======== SOURCE DATA ========

<file path="config.mk">
export PLATFORM = sky130hd
export DESIGN_NAME = comm_frame_decoder
export DESIGN_NICKNAME = d
export VERILOG_FILES = /design/src/rtl/comm_pkg.sv /design/src/rtl/comm_frame_timeout.sv /design/src/rtl/comm_frame_decoder.sv
export SDC_FILE = /design/constraint.sdc
export NUM_CORES = 1
export LEC_CHECK = 0
export ABC_AREA = 1
export BUFFER_PORTS_ARGS = -buffer_cell sky130_fd_sc_hd__buf_4
export CAP_MARGIN = 20
export CORE_ASPECT_RATIO = 0.5
export CORE_MARGIN = 3
export CORE_UTILIZATION = 30
export CTS_BUF_LIST = sky130_fd_sc_hd__clkbuf_16
export CTS_CLUSTER_DIAMETER = 120
export DETAILED_ROUTE_END_ITERATION = 16
export SETUP_SLACK_MARGIN = 0.02
export SLEW_MARGIN = 30
export SYNTH_ARGS = -nofsm -noshare
export SYNTH_HDL_FRONTEND = slang
export SYNTH_SLANG_ARGS = --single-unit
</file>
<file path="constraint.sdc">
create_clock -name clk -period 3.6 [get_ports clk]
set_clock_uncertainty 0.2 [all_clocks]
set_input_delay 0 -clock clk [delete_from_list [all_inputs] [get_ports clk]]
set_output_delay 0 -clock clk [all_outputs]
set_load 0.05 [all_outputs]
</file>
<file path="src/rtl/comm_pkg.sv">
// Shared constants, state encoding and byte-count helpers for the frame decoder.
package comm_pkg;

  // Message types
  localparam logic [7:0] MsgSysReset = 8'h01;
  localparam logic [7:0] MsgCfgWrite = 8'h02;
  localparam logic [7:0] MsgBaseAddr = 8'h04;
  localparam logic [7:0] MsgRamData  = 8'h05;

  // Response codes
  localparam logic [7:0] RespAck     = 8'h06;
  localparam logic [7:0] RespNakChk  = 8'h15;
  localparam logic [7:0] RespNakLen  = 8'h16;
  localparam logic [7:0] RespNakType = 8'h17;
  localparam logic [7:0] RespNakArg  = 8'h18;

  typedef enum logic [2:0] {
    StIdle,
    StType,
    StPayload,
    StCheck,
    StResp
  } state_e;

  function automatic int unsigned data_bytes(input int unsigned width);
    return width / 8;
  endfunction

  function automatic int unsigned cfg_bytes(input int unsigned width);
    return width / 8;
  endfunction

  function automatic int unsigned addr_bytes(input int unsigned width);
    return (width + 7) / 8;
  endfunction

endpackage

</file>
<file path="src/rtl/comm_frame_timeout.sv">
// Inter-byte idle timer: reloads on every received byte, pulses expire once the
// programmed number of idle clocks has elapsed while enabled.
module comm_frame_timeout #(
  parameter int unsigned TIMEOUT_CYCLES = 1000000
) (
  input  logic clk,
  input  logic reset,
  input  logic enable,
  input  logic restart,
  output logic expire
);

  localparam int unsigned CNT_W = (TIMEOUT_CYCLES > 1) ? $clog2(TIMEOUT_CYCLES) : 1;
  localparam logic [CNT_W-1:0] LOAD = CNT_W'(TIMEOUT_CYCLES - 1);

  logic [CNT_W-1:0] cnt_q;

  // Down-counter, reloaded on each byte, parked at zero until the next reload
  always_ff @(posedge clk) begin
    if (reset || restart) begin
      cnt_q <= LOAD;
    end else if (enable && (cnt_q != '0)) begin
      cnt_q <= cnt_q - CNT_W'(1);
    end
  end

  assign expire = enable && !restart && (cnt_q == '0);

endmodule

</file>
<file path="src/rtl/comm_frame_decoder.sv">
// Length-prefixed, checksummed command frame decoder: streams RAM writes,
// stages and atomically commits config/base-address updates, answers ACK/NAK.
module comm_frame_decoder
  import comm_pkg::*;
#(
  parameter int unsigned DATA_WIDTH = 16,
  parameter int unsigned ADDR_WIDTH = 12,
  parameter int unsigned CFG_WIDTH = 16,
  parameter int unsigned NUM_CFG = 4,
  parameter logic [NUM_CFG*CFG_WIDTH-1:0] CFG_INIT = '0,
  parameter int unsigned TIMEOUT_CYCLES = 1000000
) (
  input  logic                          clk,
  input  logic                          reset,
  input  logic                          rx_valid,
  input  logic [7:0]                    rx_data,
  output logic                          tx_valid,
  input  logic                          tx_ready,
  output logic [7:0]                    tx_data,
  output logic                          wr_enable,
  output logic [ADDR_WIDTH-1:0]         wr_addr,
  output logic [DATA_WIDTH-1:0]         wr_data,
  output logic [NUM_CFG*CFG_WIDTH-1:0]  cfg,
  output logic                          cfg_update,
  output logic                          sys_reset
);

  localparam int unsigned DATA_BYTES = data_bytes(DATA_WIDTH);
  localparam int unsigned CFG_BYTES  = cfg_bytes(CFG_WIDTH);
  localparam int unsigned ADDR_BYTES = addr_bytes(ADDR_WIDTH);
  localparam logic [7:0] LenSys     = 8'd2;
  localparam logic [7:0] LenCfg     = 8'(2 + CFG_BYTES);
  localparam logic [7:0] LenBase    = 8'(1 + ADDR_BYTES);
  localparam logic [7:0] DataBytesB = 8'(DATA_BYTES);
  localparam logic [7:0] WordLast   = 8'(DATA_BYTES - 1);

  state_e                         state_q, state_d;
  logic [7:0]                     len_q, len_d, remain_q, remain_d, type_q, type_d;
  logic [7:0]                     sum_q, sum_d, word_cnt_q, word_cnt_d, cfg_idx_q, cfg_idx_d;
  logic                           err_type_q, err_type_d, err_len_q, err_len_d;
  logic                           first_q, first_d, rst_req_q, rst_req_d;
  logic [DATA_WIDTH-1:0]          word_q, word_d, wr_data_q, wr_data_d;
  logic [ADDR_WIDTH-1:0]          word_idx_q, word_idx_d, wr_addr_q, wr_addr_d;
  logic [ADDR_WIDTH-1:0]          addr_sh_q, addr_sh_d, base_addr_q, base_addr_d;
  logic [CFG_WIDTH-1:0]           cfg_sh_q, cfg_sh_d;
  logic [NUM_CFG*CFG_WIDTH-1:0]   cfg_q, cfg_d;
  logic                           tx_valid_q, tx_valid_d, wr_enable_q, wr_enable_d;
  logic                           cfg_update_q, cfg_update_d, sys_reset_q, sys_reset_d;
  logic [7:0]                     tx_data_q, tx_data_d;

  logic       expire, timer_en;
  logic       type_known, type_len_ok, arg_err;
  logic [7:0] len_m1, sum_next, resp_code;

  assign timer_en = (state_q == StType) || (state_q == StPayload) || (state_q == StCheck);

  comm_frame_timeout #(
    .TIMEOUT_CYCLES(TIMEOUT_CYCLES)
  ) u_timeout (
    .clk    (clk),
    .reset  (reset),
    .enable (timer_en),
    .restart(rx_valid),
    .expire (expire)
  );

  // Classify the incoming TYPE byte and check LEN against it
  always_comb begin
    len_m1      = len_q - 8'd1;
    type_known  = 1'b1;
    type_len_ok = 1'b0;
    case (rx_data)
      MsgSysReset: type_len_ok = (len_q == LenSys);
      MsgCfgWrite: type_len_ok = (len_q == LenCfg);
      MsgBaseAddr: type_len_ok = (len_q == LenBase);
      MsgRamData:  type_len_ok = (len_m1 != 8'd0) && ((len_m1 % DataBytesB) == 8'd0);
      default:     type_known  = 1'b0;
    endcase
  end

  // Response selection at CHK: checksum beats type beats length beats argument
  always_comb begin
    sum_next = sum_q + rx_data;
    arg_err  = (type_q == MsgCfgWrite) && (32'(cfg_idx_q) >= NUM_CFG);
    if (sum_next != 8'd0)   resp_code = RespNakChk;
    else if (err_type_q)    resp_code = RespNakType;
    else if (err_len_q)     resp_code = RespNakLen;
    else if (arg_err)       resp_code = RespNakArg;
    else                    resp_code = RespAck;
  end

  // Frame FSM next-state, payload assembly and commit logic
  always_comb begin
    state_d      = state_q;
    len_d        = len_q;
    remain_d     = remain_q;
    type_d       = type_q;
    sum_d        = sum_q;
    word_cnt_d   = word_cnt_q;
    cfg_idx_d    = cfg_idx_q;
    err_type_d   = err_type_q;
    err_len_d    = err_len_q;
    first_d      = first_q;
    rst_req_d    = rst_req_q;
    word_d       = word_q;
    word_idx_d   = word_idx_q;
    addr_sh_d    = addr_sh_q;
    cfg_sh_d     = cfg_sh_q;
    base_addr_d  = base_addr_q;
    cfg_d        = cfg_q;
    tx_valid_d   = tx_valid_q;
    tx_data_d    = tx_data_q;
    wr_addr_d    = wr_addr_q;
    wr_data_d    = wr_data_q;
    wr_enable_d  = 1'b0;
    cfg_update_d = 1'b0;
    sys_reset_d  = 1'b0;

    unique case (state_q)
      StIdle: begin
        // LEN=0 is dropped without leaving idle
        if (rx_valid && (rx_data != 8'd0)) begin
          len_d      = rx_data;
          remain_d   = rx_data - 8'd1;
          sum_d      = rx_data;
          first_d    = 1'b1;
          rst_req_d  = 1'b0;
          cfg_idx_d  = '0;
          cfg_sh_d   = '0;
          addr_sh_d  = '0;
          word_d     = '0;
          word_cnt_d = '0;
          word_idx_d = '0;
          state_d    = StType;
        end
      end
      StType: begin
        if (expire) begin
          state_d = StIdle;
        end else if (rx_valid) begin
          type_d     = rx_data;
          sum_d      = sum_next;
          err_type_d = !type_known;
          err_len_d  = type_known && !type_len_ok;
          state_d    = (remain_q == 8'd0) ? StCheck : StPayload;
        end
      end
      StPayload: begin
        if (expire) begin
          state_d = StIdle;
        end else if (rx_valid) begin
          sum_d    = sum_next;
          remain_d = remain_q - 8'd1;
          first_d  = 1'b0;
          if (remain_q == 8'd1) state_d = StCheck;
          case (type_q)
            MsgSysReset: if (first_q) rst_req_d = rx_data[0];
            MsgCfgWrite: begin
              if (first_q) cfg_idx_d = rx_data;
              else         cfg_sh_d  = (cfg_sh_q << 8) | CFG_WIDTH'(rx_data);
            end
            // Shifting through an ADDR_WIDTH register truncates the MSB-first value
            MsgBaseAddr: addr_sh_d = (addr_sh_q << 8) | ADDR_WIDTH'(rx_data);
            MsgRamData: begin
              if (!err_len_q) begin
                word_d = (word_q << 8) | DATA_WIDTH'(rx_data);
                if (word_cnt_q == WordLast) begin
                  word_cnt_d  = '0;
                  wr_enable_d = 1'b1;
                  wr_addr_d   = base_addr_q + word_idx_q;
                  wr_data_d   = (word_q << 8) | DATA_WIDTH'(rx_data);
                  word_idx_d  = word_idx_q + ADDR_WIDTH'(1);
                end else begin
                  word_cnt_d = word_cnt_q + 8'd1;
                end
              end
            end
            default: ;
          endcase
        end
      end
      StCheck: begin
        if (expire) begin
          state_d = StIdle;
        end else if (rx_valid) begin
          tx_valid_d = 1'b1;
          tx_data_d  = resp_code;
          state_d    = StResp;
          if (resp_code == RespAck) begin
            if (type_q == MsgCfgWrite) begin
              for (int i = 0; i < NUM_CFG; i++) begin
                if (cfg_idx_q == 8'(i)) cfg_d[i*CFG_WIDTH +: CFG_WIDTH] = cfg_sh_q;
              end
              cfg_update_d = 1'b1;
            end
            if (type_q == MsgBaseAddr) base_addr_d = addr_sh_q;
            if (type_q == MsgSysReset) sys_reset_d = rst_req_q;
          end
        end
      end
      StResp: begin
        // Incoming bytes are ignored until the response is taken
        if (tx_ready) begin
          tx_valid_d = 1'b0;
          state_d    = StIdle;
        end
      end
      default: state_d = StIdle;
    endcase
  end

  // State and output registers
  always_ff @(posedge clk) begin
    if (reset) begin
      state_q      <= StIdle;
      len_q        <= '0;
      remain_q     <= '0;
      type_q       <= '0;
      sum_q        <= '0;
      word_cnt_q   <= '0;
      cfg_idx_q    <= '0;
      err_type_q   <= 1'b0;
      err_len_q    <= 1'b0;
      first_q      <= 1'b0;
      rst_req_q    <= 1'b0;
      word_q       <= '0;
      word_idx_q   <= '0;
      addr_sh_q    <= '0;
      cfg_sh_q     <= '0;
      base_addr_q  <= '0;
      cfg_q        <= CFG_INIT;
      tx_valid_q   <= 1'b0;
      tx_data_q    <= '0;
      wr_enable_q  <= 1'b0;
      wr_addr_q    <= '0;
      wr_data_q    <= '0;
      cfg_update_q <= 1'b0;
      sys_reset_q  <= 1'b0;
    end else begin
      state_q      <= state_d;
      len_q        <= len_d;
      remain_q     <= remain_d;
      type_q       <= type_d;
      sum_q        <= sum_d;
      word_cnt_q   <= word_cnt_d;
      cfg_idx_q    <= cfg_idx_d;
      err_type_q   <= err_type_d;
      err_len_q    <= err_len_d;
      first_q      <= first_d;
      rst_req_q    <= rst_req_d;
      word_q       <= word_d;
      word_idx_q   <= word_idx_d;
      addr_sh_q    <= addr_sh_d;
      cfg_sh_q     <= cfg_sh_d;
      base_addr_q  <= base_addr_d;
      cfg_q        <= cfg_d;
      tx_valid_q   <= tx_valid_d;
      tx_data_q    <= tx_data_d;
      wr_enable_q  <= wr_enable_d;
      wr_addr_q    <= wr_addr_d;
      wr_data_q    <= wr_data_d;
      cfg_update_q <= cfg_update_d;
      sys_reset_q  <= sys_reset_d;
    end
  end

  assign tx_valid   = tx_valid_q;
  assign tx_data    = tx_data_q;
  assign wr_enable  = wr_enable_q;
  assign wr_addr    = wr_addr_q;
  assign wr_data    = wr_data_q;
  assign cfg        = cfg_q;
  assign cfg_update = cfg_update_q;
  assign sys_reset  = sys_reset_q;

endmodule

</file>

========

▶ **EXERCISE AIM**:
Quote every line from the beginning of the entries up to and including the line that contains "export ABC_AREA = 1".

▶ **FINAL ANSWER**:
<file path="config.mk">
export PLATFORM = sky130hd
export DESIGN_NAME = comm_frame_decoder
export DESIGN_NICKNAME = d
export VERILOG_FILES = /design/src/rtl/comm_pkg.sv /design/src/rtl/comm_frame_timeout.sv /design/src/rtl/comm_frame_decoder.sv
export SDC_FILE = /design/constraint.sdc
export NUM_CORES = 1
export LEC_CHECK = 0
export ABC_AREA = 1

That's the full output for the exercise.